▸ **WORK INSTRUCTIONS**
Go over the entries below line by line, copying each one that contains the word "register".

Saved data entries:
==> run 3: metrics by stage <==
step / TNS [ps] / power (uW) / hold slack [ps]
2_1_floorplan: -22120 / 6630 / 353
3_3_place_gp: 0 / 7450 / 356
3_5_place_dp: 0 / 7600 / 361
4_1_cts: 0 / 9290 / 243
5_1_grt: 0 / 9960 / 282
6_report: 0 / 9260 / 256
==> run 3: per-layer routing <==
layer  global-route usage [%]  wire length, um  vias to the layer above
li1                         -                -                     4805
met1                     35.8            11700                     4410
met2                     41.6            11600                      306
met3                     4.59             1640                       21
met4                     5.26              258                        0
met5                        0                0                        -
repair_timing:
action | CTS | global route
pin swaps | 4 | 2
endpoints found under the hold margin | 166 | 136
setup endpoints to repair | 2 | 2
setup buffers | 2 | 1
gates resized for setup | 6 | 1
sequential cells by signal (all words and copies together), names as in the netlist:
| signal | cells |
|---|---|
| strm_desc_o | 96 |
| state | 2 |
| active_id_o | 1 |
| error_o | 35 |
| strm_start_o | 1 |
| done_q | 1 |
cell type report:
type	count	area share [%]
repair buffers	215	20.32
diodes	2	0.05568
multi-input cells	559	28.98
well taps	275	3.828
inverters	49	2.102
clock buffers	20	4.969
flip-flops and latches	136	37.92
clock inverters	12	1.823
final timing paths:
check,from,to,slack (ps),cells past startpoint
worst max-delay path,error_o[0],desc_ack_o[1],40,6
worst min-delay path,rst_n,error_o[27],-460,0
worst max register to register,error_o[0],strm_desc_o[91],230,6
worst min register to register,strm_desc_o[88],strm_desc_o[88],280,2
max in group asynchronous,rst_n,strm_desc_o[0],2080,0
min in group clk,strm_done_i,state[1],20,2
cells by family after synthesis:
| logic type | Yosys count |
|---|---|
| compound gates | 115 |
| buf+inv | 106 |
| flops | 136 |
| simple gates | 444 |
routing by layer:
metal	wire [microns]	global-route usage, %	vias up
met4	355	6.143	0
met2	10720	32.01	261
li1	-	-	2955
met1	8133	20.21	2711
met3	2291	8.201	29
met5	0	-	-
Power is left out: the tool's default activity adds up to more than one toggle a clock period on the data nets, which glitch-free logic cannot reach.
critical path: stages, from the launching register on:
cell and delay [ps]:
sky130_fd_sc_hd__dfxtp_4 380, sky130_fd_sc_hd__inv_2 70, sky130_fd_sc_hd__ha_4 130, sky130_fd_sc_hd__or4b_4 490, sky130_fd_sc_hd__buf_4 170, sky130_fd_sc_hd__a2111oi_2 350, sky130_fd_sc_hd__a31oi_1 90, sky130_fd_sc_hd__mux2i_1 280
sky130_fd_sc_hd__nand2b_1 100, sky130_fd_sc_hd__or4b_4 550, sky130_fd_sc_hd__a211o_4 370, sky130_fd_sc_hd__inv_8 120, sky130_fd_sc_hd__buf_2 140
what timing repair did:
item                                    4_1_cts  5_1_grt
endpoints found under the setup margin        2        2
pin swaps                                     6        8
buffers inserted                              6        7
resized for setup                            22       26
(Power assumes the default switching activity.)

▸ **RESULT**
worst max register to register,error_o[0],strm_desc_o[91],230,6
worst min register to register,strm_desc_o[88],strm_desc_o[88],280,2
critical path: stages, from the launching register on:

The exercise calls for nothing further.